*Records shown:*
....................
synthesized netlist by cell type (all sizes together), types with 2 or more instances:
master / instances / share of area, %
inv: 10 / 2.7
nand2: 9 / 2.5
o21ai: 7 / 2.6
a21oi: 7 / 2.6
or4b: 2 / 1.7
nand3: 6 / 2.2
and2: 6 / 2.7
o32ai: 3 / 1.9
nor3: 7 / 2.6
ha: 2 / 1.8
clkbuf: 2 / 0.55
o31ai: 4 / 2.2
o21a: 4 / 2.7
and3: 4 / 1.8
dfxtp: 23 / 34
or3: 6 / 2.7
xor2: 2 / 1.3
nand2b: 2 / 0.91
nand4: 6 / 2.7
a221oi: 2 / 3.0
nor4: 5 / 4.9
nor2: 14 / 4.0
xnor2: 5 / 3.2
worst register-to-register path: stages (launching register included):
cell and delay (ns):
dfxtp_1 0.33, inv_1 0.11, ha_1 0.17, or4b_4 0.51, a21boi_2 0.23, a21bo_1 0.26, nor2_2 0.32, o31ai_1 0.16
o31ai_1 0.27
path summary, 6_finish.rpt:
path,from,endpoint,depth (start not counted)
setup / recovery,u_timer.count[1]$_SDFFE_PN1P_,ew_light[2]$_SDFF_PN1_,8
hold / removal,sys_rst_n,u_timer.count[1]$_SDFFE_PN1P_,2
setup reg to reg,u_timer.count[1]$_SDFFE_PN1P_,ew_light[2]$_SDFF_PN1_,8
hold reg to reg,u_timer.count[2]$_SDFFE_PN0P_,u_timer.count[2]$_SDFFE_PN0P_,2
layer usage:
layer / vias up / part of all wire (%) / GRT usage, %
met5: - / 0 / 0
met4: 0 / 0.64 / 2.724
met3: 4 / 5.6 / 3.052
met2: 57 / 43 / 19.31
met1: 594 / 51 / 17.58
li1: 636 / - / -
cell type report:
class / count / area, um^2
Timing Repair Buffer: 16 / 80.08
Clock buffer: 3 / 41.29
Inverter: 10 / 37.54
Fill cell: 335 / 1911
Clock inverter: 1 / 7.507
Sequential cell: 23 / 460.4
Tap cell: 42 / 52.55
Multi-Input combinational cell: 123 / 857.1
....................
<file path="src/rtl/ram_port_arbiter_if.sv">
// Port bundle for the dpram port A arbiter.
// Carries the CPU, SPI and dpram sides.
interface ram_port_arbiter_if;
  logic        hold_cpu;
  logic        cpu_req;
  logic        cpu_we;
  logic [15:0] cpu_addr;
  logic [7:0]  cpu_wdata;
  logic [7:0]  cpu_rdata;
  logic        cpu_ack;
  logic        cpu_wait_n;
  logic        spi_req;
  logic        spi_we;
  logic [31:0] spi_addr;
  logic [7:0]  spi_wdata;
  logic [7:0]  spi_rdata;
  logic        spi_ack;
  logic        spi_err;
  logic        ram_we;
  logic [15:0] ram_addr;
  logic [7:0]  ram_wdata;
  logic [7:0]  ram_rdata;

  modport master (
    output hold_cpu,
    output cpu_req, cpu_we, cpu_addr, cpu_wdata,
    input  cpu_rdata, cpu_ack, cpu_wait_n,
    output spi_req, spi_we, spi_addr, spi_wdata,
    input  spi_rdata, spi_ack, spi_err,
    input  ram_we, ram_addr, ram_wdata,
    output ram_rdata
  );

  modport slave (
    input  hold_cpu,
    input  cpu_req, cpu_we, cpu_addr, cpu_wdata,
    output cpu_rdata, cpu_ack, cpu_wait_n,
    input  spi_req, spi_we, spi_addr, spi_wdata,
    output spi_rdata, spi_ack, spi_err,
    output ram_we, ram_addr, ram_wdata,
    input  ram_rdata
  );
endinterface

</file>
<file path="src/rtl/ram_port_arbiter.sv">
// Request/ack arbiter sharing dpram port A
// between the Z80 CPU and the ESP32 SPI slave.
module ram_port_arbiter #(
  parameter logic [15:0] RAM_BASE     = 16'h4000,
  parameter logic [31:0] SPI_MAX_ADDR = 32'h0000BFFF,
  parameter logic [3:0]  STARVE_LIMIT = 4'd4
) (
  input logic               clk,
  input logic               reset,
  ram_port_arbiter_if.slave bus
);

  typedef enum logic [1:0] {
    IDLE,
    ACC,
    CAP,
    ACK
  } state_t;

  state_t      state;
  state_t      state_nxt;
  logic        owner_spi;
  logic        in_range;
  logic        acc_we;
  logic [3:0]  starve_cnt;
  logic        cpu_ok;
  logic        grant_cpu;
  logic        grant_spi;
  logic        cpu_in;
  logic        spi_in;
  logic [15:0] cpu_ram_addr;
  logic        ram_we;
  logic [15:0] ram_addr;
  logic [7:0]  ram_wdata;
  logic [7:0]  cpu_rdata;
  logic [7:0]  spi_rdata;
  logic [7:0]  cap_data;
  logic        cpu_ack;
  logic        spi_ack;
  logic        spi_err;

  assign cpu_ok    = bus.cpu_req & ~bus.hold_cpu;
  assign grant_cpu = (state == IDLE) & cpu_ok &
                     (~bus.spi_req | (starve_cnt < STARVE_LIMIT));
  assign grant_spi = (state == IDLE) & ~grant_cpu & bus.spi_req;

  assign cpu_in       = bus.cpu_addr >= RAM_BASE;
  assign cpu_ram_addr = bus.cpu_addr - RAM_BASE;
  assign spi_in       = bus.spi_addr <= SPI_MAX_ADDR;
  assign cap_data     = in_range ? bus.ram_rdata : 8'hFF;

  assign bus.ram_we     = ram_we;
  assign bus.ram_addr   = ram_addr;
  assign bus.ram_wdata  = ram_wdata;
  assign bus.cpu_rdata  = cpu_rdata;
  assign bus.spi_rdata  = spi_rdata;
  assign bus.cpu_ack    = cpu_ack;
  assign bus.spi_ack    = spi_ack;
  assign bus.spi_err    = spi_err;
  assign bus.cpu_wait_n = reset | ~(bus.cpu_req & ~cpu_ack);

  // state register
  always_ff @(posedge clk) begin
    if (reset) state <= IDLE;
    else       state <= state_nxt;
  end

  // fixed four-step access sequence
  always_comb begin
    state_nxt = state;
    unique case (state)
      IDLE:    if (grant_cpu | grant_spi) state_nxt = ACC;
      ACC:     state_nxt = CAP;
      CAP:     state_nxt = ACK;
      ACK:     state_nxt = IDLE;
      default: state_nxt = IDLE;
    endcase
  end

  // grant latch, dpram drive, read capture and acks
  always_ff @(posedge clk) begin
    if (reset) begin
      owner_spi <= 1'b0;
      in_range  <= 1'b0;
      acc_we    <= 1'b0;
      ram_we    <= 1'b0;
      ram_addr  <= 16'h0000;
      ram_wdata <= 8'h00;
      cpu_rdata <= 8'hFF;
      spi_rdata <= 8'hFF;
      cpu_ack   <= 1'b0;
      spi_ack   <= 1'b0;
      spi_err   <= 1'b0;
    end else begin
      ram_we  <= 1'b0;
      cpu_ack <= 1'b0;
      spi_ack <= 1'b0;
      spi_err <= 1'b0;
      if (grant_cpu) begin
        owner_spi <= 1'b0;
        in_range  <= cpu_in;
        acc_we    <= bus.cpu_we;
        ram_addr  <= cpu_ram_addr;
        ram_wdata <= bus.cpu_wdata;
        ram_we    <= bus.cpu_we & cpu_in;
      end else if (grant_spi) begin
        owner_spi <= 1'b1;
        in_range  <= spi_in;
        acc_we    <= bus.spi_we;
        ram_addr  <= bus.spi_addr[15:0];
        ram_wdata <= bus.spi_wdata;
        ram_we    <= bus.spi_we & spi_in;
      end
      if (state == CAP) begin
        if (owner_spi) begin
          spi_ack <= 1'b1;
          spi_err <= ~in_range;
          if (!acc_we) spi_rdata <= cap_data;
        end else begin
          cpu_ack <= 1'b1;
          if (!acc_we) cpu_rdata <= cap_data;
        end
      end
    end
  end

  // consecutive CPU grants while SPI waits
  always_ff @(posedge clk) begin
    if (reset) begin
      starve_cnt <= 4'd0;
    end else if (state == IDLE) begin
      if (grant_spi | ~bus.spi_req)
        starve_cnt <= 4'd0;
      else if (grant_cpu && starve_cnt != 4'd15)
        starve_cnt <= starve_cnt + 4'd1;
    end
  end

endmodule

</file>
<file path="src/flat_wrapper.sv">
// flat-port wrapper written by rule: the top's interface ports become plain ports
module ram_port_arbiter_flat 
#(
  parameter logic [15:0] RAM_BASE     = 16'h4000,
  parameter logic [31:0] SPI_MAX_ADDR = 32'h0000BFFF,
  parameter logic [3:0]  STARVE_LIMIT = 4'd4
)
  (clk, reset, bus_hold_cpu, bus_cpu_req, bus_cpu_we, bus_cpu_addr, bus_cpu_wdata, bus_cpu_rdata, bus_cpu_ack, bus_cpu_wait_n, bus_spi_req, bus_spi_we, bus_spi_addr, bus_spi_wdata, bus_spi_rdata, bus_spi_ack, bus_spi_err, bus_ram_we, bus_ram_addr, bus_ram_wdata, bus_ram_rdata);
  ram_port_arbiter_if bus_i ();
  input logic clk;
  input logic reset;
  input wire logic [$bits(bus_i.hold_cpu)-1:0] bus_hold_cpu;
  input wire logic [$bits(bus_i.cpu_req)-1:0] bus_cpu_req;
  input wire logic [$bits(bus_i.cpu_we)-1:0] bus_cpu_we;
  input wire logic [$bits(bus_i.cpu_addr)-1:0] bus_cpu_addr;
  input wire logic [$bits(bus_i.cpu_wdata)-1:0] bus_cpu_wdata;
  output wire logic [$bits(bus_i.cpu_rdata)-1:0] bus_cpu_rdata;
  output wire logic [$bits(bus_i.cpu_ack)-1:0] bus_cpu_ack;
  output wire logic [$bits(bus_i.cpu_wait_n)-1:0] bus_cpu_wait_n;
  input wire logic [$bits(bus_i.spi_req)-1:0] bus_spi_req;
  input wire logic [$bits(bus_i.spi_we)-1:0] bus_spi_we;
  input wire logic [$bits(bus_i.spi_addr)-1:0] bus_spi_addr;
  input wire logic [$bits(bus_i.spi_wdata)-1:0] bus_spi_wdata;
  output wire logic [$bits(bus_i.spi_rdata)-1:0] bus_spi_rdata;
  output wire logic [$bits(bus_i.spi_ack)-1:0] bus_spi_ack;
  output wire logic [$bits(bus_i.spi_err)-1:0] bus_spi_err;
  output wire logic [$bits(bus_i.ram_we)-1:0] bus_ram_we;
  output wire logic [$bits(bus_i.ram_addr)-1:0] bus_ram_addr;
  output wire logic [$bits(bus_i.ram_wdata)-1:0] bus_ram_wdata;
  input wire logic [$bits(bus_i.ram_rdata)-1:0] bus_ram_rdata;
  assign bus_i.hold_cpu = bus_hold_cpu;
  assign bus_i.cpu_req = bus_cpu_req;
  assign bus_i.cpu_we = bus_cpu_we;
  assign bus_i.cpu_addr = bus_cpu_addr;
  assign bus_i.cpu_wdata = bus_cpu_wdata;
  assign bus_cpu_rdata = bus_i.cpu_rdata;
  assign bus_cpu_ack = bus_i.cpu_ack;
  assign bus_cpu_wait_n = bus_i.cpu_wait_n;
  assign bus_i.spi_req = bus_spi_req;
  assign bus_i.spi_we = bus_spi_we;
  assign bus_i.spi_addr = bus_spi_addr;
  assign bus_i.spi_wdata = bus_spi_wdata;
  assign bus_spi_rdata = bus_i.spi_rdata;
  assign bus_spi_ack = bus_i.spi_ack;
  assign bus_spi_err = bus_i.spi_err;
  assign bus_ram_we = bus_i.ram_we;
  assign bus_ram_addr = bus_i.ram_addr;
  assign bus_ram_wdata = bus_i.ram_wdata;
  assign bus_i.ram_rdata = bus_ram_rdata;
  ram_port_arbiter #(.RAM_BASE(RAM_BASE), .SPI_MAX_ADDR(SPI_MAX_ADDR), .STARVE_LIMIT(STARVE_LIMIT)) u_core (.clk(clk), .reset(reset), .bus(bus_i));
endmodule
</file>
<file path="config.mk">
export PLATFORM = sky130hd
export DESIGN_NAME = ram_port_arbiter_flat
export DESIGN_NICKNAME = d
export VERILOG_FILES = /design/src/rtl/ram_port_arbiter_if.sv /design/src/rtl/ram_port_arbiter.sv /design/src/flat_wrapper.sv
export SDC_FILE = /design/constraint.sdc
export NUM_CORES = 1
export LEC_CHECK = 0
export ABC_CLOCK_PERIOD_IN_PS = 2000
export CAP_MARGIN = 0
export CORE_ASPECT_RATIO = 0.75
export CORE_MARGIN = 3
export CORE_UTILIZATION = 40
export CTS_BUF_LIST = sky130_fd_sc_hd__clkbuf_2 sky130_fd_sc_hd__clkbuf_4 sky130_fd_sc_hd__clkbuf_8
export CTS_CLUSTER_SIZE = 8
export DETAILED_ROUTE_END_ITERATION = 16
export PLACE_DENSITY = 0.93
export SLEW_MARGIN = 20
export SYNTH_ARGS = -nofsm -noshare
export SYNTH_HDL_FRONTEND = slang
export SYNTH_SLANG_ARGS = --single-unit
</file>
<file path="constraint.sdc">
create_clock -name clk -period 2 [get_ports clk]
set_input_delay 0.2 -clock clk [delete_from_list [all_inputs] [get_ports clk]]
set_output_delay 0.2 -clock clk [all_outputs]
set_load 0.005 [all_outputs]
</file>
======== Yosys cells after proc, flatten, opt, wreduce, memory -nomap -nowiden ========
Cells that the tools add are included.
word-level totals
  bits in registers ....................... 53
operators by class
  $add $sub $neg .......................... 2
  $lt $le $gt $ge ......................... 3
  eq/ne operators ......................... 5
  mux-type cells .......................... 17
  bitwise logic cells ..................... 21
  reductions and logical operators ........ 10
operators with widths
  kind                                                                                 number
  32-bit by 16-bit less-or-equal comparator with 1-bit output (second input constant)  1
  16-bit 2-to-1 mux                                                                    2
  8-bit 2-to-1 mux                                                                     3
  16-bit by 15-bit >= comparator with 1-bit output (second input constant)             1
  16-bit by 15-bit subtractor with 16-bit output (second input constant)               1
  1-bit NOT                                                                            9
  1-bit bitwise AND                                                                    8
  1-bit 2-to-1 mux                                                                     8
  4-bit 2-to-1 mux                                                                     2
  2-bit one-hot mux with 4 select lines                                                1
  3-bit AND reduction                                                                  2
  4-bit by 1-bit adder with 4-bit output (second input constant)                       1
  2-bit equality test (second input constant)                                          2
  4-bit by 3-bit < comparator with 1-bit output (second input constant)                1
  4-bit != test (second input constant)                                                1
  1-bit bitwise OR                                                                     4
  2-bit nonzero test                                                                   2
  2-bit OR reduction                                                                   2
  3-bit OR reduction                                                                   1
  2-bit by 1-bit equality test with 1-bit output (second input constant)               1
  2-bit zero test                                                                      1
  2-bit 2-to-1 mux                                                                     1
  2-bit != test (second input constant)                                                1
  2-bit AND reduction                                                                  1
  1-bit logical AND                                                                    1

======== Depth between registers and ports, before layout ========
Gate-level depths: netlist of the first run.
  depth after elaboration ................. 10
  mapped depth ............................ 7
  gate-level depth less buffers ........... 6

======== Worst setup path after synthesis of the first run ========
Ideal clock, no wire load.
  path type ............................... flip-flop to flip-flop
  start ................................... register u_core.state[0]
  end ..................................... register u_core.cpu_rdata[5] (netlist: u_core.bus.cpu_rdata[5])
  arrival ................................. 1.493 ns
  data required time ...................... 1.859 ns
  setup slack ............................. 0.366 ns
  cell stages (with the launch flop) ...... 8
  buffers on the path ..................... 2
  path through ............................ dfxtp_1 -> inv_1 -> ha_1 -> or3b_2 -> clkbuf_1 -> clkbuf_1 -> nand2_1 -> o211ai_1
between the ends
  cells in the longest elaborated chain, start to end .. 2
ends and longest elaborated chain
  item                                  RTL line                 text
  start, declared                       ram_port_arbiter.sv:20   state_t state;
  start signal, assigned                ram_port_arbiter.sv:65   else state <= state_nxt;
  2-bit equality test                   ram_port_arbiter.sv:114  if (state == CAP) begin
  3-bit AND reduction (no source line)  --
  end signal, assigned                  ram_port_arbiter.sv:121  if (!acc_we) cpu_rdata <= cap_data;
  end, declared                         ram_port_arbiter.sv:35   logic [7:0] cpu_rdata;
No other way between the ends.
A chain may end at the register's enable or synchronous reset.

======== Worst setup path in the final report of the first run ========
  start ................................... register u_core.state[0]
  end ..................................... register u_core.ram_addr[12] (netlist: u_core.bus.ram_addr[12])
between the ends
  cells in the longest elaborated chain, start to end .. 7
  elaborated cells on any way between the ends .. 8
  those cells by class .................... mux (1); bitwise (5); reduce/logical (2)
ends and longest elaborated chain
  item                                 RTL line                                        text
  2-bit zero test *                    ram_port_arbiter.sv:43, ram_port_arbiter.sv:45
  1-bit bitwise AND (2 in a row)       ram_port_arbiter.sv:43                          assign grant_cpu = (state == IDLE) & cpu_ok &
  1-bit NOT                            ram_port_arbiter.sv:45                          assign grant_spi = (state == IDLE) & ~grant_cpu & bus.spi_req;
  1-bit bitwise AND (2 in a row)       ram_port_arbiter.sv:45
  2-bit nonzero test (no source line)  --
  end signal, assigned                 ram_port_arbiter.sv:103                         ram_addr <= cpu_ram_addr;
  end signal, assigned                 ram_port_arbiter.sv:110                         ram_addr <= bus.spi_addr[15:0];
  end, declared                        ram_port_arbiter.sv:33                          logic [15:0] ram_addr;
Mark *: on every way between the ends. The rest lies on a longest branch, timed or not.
....................
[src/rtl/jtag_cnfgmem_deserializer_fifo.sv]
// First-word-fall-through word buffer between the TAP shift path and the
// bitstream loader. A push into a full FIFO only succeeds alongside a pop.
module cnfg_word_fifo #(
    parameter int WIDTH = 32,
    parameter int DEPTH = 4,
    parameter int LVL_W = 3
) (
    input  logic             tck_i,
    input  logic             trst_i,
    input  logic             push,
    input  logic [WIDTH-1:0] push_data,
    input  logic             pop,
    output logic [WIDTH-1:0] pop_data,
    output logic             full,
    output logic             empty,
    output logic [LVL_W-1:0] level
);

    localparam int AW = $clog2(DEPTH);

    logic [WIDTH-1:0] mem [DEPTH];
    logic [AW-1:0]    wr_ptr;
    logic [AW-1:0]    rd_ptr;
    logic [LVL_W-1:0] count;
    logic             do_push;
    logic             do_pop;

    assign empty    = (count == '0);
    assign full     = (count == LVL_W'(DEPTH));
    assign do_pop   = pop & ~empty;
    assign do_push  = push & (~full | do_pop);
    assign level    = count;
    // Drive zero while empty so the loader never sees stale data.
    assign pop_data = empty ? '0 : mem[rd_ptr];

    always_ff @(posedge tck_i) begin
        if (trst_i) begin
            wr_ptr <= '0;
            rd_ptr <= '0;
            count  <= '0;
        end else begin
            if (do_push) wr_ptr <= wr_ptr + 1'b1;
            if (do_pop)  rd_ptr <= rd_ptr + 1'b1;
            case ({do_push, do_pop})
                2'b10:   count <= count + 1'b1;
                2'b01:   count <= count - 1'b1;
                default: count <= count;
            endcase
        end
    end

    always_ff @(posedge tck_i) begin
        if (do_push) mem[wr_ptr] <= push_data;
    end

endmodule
....................
*Goal of the exercise:* Would you copy out exactly the lines above that start at the one containing "Clock inverter: 1 / 7.507" and end at the one containing "Multi-Input combinational cell: 123 / 857.1", inclusive?

*Exercise solution:*
Clock inverter: 1 / 7.507
Sequential cell: 23 / 460.4
Tap cell: 42 / 52.55
Multi-Input combinational cell: 123 / 857.1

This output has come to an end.